What this task involves – Once you find the line containing "(second input constant),8" in the data below, copy it and each following line exactly, up to and including the line containing "gdsu_check_stage,1,170,1727.9,580.6", and nothing else.

Records to use –
=== Begin Enclosure ===

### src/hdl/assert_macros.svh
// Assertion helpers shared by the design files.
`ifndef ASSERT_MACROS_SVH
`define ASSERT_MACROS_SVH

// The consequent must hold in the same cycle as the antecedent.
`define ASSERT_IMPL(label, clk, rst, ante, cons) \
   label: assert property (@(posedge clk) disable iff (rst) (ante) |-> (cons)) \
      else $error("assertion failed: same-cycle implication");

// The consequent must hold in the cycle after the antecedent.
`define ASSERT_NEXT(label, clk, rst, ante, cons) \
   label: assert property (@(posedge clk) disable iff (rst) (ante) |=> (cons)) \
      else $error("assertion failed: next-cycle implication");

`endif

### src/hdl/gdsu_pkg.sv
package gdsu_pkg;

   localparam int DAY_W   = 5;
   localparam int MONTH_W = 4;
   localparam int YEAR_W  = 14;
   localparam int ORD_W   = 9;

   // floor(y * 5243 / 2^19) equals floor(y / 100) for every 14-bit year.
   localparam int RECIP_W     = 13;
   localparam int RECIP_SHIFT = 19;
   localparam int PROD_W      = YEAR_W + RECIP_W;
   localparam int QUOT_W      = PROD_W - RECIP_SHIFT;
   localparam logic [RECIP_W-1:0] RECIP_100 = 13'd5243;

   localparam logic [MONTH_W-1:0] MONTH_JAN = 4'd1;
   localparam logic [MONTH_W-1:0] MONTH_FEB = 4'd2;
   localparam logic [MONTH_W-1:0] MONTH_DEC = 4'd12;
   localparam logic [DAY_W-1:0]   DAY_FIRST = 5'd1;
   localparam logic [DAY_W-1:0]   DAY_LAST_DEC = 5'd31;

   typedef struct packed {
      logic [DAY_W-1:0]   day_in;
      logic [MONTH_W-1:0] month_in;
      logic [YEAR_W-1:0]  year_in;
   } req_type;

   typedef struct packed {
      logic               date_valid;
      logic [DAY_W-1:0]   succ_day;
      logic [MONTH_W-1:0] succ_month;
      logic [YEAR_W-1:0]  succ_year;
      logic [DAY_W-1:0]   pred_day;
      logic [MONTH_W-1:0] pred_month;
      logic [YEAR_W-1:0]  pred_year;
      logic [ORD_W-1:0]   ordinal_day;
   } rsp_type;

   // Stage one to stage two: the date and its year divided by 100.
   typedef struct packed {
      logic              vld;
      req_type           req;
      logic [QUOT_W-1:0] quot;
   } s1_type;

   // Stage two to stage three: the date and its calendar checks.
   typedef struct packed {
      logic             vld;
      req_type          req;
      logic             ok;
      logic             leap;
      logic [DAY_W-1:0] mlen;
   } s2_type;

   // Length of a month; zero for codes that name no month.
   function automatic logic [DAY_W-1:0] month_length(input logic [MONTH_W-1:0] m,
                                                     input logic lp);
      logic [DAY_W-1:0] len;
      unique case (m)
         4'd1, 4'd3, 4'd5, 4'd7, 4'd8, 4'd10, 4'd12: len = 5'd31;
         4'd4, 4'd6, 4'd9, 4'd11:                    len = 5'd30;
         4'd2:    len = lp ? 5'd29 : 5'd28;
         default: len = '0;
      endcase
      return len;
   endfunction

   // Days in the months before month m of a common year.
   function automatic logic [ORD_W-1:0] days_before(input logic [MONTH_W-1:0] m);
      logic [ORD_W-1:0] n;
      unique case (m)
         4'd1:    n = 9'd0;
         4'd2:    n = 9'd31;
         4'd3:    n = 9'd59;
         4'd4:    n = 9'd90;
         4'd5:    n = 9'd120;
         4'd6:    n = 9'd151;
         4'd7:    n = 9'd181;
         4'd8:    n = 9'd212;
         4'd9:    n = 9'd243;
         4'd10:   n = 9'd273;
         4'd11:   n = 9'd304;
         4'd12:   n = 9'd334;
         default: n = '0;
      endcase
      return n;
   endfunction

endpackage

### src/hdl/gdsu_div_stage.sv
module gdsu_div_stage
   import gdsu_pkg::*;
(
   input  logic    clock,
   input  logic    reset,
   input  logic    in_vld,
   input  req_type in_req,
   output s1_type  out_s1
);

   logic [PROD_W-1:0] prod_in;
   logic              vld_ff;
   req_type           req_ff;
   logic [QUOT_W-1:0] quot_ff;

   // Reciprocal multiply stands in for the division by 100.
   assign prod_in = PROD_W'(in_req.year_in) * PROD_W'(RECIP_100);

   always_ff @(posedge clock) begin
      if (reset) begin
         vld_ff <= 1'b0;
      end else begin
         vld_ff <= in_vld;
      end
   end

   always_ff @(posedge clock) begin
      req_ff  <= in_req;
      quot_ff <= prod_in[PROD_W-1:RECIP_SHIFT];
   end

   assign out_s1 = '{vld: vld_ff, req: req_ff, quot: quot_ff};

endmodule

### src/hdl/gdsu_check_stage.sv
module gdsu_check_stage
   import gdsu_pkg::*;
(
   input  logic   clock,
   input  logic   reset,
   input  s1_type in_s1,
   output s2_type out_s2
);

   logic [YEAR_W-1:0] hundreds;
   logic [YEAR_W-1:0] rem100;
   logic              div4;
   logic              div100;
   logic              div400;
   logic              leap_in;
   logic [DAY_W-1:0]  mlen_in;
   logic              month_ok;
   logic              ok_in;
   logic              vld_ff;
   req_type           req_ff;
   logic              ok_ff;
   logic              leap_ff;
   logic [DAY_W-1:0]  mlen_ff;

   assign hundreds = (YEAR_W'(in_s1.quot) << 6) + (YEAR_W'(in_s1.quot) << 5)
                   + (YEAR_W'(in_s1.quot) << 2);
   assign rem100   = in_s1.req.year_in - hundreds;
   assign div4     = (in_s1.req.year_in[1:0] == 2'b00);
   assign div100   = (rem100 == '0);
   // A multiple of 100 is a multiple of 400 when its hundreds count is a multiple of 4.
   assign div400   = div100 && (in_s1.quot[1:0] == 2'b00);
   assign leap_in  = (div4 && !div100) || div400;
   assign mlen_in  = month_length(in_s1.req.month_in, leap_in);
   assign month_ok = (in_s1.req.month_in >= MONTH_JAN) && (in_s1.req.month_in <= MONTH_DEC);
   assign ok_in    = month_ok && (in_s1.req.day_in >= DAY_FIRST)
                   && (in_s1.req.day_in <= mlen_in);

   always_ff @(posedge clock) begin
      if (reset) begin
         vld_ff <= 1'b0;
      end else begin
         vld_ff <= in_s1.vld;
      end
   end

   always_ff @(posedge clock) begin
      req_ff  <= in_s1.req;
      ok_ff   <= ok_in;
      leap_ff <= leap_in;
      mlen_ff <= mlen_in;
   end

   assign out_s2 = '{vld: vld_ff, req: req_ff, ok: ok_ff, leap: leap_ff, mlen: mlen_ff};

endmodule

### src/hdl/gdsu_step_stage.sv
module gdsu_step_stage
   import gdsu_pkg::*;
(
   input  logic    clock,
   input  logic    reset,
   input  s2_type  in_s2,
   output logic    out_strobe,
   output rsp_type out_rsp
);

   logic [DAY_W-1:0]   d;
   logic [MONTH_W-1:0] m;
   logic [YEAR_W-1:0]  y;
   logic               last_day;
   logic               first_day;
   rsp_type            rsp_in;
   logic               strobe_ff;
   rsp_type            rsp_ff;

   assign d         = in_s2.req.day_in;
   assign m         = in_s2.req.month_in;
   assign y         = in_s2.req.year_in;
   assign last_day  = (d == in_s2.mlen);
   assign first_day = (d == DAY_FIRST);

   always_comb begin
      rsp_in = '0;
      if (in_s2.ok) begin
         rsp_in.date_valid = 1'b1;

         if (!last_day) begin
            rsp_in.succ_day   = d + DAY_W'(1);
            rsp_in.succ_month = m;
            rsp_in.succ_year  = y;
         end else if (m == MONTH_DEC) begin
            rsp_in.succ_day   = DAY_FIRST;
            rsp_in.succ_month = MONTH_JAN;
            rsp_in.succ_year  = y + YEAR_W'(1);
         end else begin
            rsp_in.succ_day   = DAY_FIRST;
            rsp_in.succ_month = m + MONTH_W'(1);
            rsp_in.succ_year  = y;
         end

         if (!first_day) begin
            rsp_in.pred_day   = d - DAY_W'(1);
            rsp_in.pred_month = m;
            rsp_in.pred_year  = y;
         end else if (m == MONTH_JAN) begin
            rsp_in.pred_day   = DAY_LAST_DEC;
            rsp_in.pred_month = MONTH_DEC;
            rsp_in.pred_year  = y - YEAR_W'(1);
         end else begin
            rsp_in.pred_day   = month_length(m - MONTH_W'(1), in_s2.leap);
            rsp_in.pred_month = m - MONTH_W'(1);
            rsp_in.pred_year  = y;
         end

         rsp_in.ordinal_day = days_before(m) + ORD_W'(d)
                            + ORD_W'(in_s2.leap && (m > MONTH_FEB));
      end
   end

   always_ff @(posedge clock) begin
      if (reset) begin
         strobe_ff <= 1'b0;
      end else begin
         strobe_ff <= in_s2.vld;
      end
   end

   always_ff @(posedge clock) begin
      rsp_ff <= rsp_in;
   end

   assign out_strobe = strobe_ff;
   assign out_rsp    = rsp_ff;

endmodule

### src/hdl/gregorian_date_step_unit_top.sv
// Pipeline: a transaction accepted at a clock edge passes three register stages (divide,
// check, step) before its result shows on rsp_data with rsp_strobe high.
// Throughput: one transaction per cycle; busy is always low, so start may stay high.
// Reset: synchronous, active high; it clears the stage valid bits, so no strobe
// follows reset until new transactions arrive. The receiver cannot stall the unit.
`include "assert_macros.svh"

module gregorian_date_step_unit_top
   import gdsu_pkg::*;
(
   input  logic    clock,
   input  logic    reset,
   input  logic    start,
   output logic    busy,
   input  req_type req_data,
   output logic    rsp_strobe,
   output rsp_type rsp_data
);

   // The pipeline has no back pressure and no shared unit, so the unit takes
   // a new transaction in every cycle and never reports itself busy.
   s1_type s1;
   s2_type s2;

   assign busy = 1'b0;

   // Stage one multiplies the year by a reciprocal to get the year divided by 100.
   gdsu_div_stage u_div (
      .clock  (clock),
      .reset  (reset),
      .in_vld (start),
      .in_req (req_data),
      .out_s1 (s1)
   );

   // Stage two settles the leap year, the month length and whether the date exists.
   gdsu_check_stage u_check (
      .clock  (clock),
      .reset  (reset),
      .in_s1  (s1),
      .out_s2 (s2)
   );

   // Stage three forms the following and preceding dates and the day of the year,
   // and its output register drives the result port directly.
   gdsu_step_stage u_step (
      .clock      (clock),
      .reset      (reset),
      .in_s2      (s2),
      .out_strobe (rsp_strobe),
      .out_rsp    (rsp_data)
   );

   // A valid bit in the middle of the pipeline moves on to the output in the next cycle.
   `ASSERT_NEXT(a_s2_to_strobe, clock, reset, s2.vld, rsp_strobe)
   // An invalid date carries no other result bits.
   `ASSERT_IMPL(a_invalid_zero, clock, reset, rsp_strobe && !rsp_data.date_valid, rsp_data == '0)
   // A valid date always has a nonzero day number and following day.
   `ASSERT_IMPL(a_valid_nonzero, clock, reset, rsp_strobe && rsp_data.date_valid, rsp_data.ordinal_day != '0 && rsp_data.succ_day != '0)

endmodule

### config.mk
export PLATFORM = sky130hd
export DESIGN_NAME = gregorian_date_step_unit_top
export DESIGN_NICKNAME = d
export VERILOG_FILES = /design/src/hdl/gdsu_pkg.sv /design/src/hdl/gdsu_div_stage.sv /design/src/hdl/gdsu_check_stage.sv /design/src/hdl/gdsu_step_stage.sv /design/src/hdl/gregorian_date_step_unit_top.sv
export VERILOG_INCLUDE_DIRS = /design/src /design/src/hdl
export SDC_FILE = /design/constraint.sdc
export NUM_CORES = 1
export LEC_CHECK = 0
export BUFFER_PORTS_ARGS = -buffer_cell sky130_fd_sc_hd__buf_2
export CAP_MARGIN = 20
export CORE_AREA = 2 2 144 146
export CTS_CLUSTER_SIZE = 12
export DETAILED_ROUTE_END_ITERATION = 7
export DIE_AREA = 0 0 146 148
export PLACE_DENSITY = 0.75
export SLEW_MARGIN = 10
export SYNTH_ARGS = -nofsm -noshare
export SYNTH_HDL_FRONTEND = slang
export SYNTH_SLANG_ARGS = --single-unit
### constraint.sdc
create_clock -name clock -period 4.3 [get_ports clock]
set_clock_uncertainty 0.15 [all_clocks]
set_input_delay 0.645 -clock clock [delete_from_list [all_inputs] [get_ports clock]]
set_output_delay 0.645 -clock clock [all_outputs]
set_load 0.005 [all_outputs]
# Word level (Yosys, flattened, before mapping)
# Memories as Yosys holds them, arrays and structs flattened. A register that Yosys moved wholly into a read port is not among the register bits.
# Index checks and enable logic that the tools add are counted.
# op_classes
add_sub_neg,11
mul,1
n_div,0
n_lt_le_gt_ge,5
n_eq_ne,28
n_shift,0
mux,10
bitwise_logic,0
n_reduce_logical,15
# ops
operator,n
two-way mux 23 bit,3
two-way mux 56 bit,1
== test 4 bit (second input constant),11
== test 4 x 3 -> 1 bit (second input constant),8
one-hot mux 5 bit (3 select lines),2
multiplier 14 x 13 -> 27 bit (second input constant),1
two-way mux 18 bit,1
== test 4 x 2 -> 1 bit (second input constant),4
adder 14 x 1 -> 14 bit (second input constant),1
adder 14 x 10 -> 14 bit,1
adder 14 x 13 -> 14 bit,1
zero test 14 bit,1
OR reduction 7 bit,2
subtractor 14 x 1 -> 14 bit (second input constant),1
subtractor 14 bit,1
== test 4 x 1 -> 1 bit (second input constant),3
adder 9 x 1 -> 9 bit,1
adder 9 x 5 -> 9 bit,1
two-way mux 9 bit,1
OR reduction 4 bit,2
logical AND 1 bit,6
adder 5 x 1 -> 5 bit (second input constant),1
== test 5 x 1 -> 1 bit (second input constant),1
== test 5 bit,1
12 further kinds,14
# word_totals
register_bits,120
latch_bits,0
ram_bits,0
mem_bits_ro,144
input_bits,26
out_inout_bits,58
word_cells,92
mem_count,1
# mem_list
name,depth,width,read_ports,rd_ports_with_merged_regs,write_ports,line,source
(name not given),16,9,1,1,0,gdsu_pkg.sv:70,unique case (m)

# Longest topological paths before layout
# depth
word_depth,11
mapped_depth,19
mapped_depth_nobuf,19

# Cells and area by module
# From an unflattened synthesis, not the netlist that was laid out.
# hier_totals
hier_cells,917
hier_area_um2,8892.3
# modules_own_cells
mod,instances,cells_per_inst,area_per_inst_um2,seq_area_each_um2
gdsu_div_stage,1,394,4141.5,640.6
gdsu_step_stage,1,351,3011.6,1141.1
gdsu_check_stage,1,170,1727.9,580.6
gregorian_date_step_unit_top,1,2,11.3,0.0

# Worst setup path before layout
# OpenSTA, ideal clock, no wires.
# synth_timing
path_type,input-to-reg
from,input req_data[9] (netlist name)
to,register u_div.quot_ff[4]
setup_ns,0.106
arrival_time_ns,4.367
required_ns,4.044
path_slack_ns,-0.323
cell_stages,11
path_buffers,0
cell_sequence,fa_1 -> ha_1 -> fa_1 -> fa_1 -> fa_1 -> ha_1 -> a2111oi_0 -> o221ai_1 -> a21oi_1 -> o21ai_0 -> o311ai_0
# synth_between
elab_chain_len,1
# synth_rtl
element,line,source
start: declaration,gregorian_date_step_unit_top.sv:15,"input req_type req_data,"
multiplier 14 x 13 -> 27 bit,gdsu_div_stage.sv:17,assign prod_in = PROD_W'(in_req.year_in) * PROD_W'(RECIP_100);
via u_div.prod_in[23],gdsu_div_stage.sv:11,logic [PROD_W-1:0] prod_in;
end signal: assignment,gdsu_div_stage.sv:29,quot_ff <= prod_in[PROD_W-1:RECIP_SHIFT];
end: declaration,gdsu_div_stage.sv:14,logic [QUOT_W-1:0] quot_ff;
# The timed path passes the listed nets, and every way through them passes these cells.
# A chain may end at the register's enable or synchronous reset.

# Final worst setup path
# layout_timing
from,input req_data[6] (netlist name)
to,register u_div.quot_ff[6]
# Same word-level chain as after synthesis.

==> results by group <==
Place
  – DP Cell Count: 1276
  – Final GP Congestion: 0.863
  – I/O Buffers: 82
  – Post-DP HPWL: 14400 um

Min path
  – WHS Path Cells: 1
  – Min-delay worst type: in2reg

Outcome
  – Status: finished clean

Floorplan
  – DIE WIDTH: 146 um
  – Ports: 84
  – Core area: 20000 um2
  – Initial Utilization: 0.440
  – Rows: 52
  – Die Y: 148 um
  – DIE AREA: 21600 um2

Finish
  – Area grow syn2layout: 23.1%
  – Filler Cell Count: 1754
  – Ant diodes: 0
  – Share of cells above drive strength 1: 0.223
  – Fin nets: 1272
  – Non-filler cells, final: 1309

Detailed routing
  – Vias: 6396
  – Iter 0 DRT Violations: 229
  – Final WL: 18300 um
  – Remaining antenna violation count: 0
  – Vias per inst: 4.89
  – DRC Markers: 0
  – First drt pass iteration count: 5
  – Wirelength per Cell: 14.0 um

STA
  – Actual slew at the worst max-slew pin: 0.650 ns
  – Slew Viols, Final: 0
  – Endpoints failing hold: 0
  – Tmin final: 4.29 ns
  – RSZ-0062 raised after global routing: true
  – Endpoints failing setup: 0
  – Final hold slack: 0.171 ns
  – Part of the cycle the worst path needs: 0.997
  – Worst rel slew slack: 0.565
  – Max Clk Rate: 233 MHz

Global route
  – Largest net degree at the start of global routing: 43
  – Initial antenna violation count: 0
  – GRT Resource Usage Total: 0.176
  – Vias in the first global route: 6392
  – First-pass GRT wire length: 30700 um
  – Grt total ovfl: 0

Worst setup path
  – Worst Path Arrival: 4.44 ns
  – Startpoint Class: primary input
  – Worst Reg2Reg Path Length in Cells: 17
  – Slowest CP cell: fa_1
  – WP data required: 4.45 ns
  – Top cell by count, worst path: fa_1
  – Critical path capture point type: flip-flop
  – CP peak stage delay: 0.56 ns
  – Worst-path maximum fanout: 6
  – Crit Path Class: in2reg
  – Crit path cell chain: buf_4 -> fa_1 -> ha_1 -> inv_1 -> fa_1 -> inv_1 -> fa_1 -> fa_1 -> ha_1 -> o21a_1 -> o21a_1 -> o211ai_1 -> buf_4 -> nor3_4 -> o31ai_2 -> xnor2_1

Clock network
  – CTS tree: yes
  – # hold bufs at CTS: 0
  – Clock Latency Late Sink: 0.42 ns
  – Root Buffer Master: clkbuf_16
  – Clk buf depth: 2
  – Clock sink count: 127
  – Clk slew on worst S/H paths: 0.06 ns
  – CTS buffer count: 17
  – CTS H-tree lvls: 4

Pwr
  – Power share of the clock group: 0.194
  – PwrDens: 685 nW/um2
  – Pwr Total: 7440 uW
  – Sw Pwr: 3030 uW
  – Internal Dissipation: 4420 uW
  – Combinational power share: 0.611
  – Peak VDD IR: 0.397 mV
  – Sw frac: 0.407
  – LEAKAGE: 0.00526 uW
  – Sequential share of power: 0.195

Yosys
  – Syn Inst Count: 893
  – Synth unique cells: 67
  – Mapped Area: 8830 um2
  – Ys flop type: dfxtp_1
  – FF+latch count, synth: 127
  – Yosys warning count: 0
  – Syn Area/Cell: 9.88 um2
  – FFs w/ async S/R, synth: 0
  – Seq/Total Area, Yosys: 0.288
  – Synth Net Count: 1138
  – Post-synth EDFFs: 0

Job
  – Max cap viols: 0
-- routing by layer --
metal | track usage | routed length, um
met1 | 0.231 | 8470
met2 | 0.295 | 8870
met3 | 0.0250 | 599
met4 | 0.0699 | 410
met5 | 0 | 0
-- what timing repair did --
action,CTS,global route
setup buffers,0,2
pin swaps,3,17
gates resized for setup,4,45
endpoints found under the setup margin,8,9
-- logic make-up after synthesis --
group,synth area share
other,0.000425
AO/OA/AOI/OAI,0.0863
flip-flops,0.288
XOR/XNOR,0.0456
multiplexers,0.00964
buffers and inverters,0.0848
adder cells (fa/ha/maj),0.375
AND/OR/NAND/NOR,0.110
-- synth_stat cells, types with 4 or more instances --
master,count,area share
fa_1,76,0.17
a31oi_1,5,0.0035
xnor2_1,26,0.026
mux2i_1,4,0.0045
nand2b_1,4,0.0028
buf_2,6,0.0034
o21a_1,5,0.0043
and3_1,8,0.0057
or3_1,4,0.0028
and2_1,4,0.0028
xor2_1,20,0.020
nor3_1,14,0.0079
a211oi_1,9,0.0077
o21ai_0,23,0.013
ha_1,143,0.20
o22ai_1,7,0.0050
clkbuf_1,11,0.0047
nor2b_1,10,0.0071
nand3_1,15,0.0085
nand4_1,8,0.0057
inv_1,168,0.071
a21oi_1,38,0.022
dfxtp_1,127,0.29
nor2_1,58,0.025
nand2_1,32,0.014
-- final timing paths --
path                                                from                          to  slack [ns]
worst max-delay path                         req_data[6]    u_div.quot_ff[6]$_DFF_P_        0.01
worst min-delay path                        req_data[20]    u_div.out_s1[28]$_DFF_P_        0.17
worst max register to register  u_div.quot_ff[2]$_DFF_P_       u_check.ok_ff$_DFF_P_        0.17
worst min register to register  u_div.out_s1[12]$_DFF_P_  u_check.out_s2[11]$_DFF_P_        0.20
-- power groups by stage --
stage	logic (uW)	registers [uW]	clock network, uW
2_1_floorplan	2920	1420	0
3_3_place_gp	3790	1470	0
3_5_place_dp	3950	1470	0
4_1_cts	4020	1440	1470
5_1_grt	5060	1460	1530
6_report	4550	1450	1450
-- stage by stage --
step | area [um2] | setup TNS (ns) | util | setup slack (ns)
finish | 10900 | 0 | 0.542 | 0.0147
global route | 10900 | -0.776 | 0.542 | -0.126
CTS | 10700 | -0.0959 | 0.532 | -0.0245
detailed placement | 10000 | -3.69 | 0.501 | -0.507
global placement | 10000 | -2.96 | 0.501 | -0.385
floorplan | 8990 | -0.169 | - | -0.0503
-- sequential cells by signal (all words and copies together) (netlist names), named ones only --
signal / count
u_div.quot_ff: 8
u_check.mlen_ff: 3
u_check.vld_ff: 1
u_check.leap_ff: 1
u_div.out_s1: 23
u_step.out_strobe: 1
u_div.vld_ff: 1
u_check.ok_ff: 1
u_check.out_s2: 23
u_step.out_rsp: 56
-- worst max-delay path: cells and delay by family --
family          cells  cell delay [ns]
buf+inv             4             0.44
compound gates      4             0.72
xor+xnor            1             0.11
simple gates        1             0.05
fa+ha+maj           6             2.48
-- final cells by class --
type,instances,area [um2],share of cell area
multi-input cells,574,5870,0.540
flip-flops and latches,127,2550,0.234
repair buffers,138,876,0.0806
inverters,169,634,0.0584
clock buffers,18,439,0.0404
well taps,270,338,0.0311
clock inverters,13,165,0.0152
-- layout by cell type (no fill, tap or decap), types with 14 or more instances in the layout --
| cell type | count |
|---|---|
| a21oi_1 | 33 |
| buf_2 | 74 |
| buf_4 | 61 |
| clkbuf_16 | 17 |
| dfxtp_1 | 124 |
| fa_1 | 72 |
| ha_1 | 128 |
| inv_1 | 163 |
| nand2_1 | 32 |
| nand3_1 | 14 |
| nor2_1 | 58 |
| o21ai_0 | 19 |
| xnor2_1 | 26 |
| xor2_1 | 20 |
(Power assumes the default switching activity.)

=== End Enclosure ===

Task solution –
== test 4 x 3 -> 1 bit (second input constant),8
one-hot mux 5 bit (3 select lines),2
multiplier 14 x 13 -> 27 bit (second input constant),1
two-way mux 18 bit,1
== test 4 x 2 -> 1 bit (second input constant),4
adder 14 x 1 -> 14 bit (second input constant),1
adder 14 x 10 -> 14 bit,1
adder 14 x 13 -> 14 bit,1
zero test 14 bit,1
OR reduction 7 bit,2
subtractor 14 x 1 -> 14 bit (second input constant),1
subtractor 14 bit,1
== test 4 x 1 -> 1 bit (second input constant),3
adder 9 x 1 -> 9 bit,1
adder 9 x 5 -> 9 bit,1
two-way mux 9 bit,1
OR reduction 4 bit,2
logical AND 1 bit,6
adder 5 x 1 -> 5 bit (second input constant),1
== test 5 x 1 -> 1 bit (second input constant),1
== test 5 bit,1
12 further kinds,14
# word_totals
register_bits,120
latch_bits,0
ram_bits,0
mem_bits_ro,144
input_bits,26
out_inout_bits,58
word_cells,92
mem_count,1
# mem_list
name,depth,width,read_ports,rd_ports_with_merged_regs,write_ports,line,source
(name not given),16,9,1,1,0,gdsu_pkg.sv:70,unique case (m)

# Longest topological paths before layout
# depth
word_depth,11
mapped_depth,19
mapped_depth_nobuf,19

# Cells and area by module
# From an unflattened synthesis, not the netlist that was laid out.
# hier_totals
hier_cells,917
hier_area_um2,8892.3
# modules_own_cells
mod,instances,cells_per_inst,area_per_inst_um2,seq_area_each_um2
gdsu_div_stage,1,394,4141.5,640.6
gdsu_step_stage,1,351,3011.6,1141.1
gdsu_check_stage,1,170,1727.9,580.6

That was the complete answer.